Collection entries
+-------+

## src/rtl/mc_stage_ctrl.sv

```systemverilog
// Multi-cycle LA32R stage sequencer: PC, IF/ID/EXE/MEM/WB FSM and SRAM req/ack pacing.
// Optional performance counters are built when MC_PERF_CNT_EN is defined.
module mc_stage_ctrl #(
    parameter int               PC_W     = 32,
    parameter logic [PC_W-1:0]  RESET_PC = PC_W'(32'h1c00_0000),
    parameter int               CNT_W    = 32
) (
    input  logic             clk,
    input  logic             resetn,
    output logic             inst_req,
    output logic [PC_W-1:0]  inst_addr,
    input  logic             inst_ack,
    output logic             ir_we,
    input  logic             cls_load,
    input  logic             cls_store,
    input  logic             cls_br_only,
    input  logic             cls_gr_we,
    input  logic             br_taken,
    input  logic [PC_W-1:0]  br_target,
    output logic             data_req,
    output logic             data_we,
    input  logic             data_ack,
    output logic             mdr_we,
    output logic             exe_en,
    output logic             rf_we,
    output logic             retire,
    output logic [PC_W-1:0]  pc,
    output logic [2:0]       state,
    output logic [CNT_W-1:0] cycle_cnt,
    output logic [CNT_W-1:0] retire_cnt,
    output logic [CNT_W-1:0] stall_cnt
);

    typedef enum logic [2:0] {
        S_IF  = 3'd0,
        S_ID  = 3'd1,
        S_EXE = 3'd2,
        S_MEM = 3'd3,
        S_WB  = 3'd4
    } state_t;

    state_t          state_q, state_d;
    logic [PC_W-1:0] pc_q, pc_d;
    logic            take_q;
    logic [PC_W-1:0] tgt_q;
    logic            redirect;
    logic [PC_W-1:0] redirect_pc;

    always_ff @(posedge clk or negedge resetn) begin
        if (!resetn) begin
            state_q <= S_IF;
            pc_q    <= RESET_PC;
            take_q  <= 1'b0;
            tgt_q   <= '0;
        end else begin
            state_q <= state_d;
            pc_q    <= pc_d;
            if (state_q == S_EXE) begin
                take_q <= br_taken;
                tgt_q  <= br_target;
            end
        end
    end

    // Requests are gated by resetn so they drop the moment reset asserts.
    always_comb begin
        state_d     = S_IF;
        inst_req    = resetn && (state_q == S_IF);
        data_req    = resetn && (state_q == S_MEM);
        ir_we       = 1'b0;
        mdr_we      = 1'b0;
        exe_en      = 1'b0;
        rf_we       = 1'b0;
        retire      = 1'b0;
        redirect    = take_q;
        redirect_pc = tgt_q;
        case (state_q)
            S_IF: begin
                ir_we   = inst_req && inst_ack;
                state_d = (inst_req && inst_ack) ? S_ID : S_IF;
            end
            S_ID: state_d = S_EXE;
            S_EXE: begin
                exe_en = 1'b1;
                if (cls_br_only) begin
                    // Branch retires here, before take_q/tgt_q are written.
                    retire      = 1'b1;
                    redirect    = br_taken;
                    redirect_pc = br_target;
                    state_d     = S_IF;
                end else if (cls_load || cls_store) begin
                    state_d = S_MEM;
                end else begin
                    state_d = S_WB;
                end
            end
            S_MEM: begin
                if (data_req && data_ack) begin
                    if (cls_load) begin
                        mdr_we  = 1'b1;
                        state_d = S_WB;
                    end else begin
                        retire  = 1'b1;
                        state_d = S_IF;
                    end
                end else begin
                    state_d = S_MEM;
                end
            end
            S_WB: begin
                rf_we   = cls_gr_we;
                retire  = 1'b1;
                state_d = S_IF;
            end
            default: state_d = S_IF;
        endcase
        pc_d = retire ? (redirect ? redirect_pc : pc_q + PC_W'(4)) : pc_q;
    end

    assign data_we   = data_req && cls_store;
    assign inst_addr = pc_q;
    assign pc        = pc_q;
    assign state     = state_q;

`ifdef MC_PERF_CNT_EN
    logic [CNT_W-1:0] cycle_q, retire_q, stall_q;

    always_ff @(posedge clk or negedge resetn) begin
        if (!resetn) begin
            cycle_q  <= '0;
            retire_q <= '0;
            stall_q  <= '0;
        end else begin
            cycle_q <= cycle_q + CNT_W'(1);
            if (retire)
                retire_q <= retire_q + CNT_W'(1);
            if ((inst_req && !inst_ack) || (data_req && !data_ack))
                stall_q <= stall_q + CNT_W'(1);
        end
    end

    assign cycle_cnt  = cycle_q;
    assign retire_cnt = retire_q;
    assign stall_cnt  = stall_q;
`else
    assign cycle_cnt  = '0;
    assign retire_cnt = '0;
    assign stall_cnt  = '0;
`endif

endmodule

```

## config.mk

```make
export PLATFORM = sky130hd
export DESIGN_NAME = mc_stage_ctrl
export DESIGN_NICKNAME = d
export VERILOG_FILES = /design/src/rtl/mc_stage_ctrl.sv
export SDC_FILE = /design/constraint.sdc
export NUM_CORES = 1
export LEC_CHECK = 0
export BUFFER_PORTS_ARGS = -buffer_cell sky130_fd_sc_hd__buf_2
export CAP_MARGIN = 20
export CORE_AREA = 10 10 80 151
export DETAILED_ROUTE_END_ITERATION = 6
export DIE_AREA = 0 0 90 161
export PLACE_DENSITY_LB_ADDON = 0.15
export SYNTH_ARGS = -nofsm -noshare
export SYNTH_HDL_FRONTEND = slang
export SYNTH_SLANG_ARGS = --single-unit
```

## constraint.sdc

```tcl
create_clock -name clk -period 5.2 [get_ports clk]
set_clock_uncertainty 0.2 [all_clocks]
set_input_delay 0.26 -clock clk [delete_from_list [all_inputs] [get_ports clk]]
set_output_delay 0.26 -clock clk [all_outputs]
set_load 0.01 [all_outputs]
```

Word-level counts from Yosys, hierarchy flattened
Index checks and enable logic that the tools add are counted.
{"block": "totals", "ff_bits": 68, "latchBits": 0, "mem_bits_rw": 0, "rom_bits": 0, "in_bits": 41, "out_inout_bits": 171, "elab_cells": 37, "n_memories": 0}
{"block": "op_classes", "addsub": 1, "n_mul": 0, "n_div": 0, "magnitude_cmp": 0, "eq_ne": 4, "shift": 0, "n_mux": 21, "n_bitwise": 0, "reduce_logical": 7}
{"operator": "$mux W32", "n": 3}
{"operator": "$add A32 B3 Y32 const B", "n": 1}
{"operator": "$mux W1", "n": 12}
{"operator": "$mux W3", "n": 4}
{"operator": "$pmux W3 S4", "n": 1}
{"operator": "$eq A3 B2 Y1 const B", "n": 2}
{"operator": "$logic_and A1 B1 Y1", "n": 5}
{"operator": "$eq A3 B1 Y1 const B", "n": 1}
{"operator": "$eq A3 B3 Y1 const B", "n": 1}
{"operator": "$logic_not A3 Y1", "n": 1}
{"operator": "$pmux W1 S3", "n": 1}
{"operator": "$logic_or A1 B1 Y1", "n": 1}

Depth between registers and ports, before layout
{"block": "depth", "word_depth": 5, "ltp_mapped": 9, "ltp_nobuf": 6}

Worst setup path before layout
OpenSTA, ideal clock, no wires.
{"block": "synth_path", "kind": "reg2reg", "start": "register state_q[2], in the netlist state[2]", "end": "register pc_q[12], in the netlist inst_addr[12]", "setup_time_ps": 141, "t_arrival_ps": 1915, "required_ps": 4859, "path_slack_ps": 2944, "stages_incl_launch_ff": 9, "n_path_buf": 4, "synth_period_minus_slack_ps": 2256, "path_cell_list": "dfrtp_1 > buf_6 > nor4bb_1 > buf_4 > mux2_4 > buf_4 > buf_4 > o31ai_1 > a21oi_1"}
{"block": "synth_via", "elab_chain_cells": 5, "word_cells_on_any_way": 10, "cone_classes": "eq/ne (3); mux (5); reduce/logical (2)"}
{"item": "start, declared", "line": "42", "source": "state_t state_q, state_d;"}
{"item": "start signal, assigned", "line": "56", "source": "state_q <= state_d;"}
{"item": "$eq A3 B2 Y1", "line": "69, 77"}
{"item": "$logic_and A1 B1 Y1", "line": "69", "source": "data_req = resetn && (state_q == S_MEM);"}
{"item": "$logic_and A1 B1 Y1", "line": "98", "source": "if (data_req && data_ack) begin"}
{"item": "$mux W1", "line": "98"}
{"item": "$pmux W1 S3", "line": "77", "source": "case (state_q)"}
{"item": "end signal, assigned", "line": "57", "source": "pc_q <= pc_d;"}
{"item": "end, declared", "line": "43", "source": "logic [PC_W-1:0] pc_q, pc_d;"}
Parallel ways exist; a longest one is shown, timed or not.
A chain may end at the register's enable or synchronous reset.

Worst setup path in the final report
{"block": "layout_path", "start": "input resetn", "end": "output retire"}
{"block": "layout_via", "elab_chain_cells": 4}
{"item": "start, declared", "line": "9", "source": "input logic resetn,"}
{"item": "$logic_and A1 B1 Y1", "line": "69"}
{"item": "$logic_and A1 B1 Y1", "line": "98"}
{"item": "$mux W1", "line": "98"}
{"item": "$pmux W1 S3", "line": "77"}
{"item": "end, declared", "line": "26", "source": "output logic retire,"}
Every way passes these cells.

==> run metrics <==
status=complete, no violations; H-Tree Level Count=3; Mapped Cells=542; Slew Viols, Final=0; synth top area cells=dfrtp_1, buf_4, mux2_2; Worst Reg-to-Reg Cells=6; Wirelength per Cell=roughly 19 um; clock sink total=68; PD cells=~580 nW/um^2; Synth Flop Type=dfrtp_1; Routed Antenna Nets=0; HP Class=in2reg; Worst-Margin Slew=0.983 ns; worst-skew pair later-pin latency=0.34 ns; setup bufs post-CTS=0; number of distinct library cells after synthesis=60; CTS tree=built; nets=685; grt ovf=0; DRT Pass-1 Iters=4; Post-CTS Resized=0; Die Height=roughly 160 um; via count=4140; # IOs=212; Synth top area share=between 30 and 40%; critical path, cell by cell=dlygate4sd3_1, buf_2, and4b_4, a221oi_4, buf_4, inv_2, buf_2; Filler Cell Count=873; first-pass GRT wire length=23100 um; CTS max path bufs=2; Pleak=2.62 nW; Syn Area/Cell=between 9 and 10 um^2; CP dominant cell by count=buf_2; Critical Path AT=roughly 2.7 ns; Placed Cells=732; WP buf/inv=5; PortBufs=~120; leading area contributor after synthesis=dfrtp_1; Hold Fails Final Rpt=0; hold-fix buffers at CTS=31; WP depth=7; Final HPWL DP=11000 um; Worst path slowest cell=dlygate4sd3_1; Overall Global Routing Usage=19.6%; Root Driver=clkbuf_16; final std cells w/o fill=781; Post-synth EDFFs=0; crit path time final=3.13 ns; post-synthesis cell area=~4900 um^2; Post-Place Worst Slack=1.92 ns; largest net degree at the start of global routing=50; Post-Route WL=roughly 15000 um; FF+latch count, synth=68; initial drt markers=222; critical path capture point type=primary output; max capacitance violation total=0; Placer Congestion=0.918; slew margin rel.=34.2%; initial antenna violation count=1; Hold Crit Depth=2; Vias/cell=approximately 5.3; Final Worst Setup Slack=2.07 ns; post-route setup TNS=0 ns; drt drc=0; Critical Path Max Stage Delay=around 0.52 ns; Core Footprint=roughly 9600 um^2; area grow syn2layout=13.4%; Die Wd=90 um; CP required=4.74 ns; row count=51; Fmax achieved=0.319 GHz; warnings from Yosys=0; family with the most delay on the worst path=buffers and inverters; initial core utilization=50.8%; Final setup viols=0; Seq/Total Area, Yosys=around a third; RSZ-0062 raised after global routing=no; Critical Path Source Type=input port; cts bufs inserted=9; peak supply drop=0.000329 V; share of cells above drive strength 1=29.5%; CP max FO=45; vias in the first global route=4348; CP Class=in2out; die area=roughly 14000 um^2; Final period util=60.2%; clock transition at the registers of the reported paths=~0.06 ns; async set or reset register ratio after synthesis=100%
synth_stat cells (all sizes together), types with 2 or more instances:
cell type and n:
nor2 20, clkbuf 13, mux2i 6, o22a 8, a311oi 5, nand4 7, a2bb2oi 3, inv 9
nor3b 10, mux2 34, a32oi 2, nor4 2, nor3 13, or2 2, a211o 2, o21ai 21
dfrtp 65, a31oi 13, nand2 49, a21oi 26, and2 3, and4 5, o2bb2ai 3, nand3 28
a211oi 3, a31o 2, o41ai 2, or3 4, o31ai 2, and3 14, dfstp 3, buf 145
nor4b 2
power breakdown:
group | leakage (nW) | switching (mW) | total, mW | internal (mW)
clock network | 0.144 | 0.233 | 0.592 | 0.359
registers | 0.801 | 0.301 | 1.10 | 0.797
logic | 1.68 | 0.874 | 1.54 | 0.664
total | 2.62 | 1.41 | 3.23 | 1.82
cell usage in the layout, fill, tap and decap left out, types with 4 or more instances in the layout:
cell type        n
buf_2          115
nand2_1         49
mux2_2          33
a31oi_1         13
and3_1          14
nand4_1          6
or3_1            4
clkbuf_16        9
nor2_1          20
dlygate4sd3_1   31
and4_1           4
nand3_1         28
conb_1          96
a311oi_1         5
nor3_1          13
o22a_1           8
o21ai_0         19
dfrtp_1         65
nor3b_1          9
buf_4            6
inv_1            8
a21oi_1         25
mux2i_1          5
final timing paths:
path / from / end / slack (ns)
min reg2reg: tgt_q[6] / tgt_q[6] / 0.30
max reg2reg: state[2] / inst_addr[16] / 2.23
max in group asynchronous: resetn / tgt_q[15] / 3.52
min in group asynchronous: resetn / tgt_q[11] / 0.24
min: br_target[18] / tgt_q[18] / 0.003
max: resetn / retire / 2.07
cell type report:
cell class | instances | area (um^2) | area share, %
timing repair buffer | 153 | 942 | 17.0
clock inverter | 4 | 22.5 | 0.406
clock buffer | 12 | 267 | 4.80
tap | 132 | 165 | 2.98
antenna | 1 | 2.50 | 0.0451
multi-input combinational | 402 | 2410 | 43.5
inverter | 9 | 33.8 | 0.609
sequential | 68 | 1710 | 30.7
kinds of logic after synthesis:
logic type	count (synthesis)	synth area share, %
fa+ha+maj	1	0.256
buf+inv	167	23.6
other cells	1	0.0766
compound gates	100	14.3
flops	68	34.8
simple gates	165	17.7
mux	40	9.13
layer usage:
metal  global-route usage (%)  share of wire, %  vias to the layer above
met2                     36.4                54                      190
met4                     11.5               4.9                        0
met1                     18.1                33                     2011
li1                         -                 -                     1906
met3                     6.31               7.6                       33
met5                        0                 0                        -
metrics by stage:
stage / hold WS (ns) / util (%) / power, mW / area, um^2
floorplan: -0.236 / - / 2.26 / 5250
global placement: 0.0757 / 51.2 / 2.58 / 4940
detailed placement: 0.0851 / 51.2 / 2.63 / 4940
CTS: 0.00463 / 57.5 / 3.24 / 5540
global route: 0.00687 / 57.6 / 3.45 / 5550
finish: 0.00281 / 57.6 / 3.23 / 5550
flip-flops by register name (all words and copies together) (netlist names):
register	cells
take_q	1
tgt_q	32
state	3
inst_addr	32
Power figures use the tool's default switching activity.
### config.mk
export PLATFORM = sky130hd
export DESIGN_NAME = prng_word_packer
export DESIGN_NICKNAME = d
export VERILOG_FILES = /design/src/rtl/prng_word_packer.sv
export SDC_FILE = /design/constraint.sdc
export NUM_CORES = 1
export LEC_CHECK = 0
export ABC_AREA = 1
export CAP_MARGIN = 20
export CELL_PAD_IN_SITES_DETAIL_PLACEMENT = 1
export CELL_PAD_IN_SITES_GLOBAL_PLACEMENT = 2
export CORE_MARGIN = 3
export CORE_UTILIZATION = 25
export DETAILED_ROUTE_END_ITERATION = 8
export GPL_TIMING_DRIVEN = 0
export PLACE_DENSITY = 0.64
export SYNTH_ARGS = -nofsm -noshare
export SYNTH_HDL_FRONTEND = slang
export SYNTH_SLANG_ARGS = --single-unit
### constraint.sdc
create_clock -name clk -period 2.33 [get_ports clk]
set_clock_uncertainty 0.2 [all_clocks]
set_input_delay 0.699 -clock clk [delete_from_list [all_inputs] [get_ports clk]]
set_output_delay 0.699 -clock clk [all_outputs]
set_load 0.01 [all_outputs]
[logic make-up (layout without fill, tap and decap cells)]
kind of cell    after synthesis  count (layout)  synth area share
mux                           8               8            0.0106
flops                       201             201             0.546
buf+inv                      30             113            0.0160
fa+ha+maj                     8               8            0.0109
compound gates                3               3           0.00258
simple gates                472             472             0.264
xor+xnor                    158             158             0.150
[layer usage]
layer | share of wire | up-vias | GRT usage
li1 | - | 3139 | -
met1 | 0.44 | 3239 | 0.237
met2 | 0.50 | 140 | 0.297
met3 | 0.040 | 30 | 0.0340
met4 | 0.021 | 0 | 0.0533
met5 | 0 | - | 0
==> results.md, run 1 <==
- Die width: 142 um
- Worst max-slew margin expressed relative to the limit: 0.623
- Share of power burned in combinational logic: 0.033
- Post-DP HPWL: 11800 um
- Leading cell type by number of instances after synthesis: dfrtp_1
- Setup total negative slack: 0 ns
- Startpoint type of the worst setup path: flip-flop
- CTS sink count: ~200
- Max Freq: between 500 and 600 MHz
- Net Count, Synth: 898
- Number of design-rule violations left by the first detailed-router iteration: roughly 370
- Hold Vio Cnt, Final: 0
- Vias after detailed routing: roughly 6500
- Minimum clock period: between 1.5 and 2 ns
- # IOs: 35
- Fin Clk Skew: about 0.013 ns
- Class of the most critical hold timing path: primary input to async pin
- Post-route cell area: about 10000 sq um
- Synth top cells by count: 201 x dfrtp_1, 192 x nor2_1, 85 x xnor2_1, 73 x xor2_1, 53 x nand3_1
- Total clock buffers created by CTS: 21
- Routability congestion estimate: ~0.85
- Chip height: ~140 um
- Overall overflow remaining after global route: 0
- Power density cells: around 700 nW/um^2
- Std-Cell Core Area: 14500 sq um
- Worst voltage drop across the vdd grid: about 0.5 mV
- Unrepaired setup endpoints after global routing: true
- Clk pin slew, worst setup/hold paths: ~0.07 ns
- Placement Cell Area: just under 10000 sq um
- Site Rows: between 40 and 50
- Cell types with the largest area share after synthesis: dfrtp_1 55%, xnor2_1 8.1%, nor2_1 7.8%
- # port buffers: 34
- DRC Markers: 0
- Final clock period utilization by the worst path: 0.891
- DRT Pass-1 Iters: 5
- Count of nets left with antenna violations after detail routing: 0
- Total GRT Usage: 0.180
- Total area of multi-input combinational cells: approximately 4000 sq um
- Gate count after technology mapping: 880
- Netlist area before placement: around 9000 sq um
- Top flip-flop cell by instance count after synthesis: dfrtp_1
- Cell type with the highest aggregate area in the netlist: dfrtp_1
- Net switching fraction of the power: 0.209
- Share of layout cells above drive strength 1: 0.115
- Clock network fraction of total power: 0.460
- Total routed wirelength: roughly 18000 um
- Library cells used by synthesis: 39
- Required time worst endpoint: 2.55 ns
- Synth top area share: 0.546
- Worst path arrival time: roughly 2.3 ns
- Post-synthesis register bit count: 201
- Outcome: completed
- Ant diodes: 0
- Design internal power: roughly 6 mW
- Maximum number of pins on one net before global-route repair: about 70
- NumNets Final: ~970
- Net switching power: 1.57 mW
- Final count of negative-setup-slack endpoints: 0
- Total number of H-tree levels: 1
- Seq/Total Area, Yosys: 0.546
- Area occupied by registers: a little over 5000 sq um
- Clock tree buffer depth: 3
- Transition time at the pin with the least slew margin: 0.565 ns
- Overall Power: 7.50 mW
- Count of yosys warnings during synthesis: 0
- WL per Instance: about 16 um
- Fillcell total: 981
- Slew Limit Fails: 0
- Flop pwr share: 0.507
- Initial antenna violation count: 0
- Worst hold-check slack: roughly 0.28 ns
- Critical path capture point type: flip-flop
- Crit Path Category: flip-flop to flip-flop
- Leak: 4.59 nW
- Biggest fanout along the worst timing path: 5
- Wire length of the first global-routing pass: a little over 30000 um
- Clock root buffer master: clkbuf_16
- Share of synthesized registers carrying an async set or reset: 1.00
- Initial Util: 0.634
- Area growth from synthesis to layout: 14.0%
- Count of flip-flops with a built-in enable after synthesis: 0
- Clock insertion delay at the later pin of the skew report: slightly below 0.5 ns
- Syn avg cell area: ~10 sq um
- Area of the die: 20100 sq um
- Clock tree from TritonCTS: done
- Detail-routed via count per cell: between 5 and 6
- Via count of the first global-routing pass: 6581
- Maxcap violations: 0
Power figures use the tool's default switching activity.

+-------+

WHAT THE TASK ASKS:
Wherever the word "about" turns up in the records, copy out the line it is on.

RESULT BELOW:
- Fin Clk Skew: about 0.013 ns
- Post-route cell area: about 10000 sq um
- Worst voltage drop across the vdd grid: about 0.5 mV
- Maximum number of pins on one net before global-route repair: about 70
- WL per Instance: about 16 um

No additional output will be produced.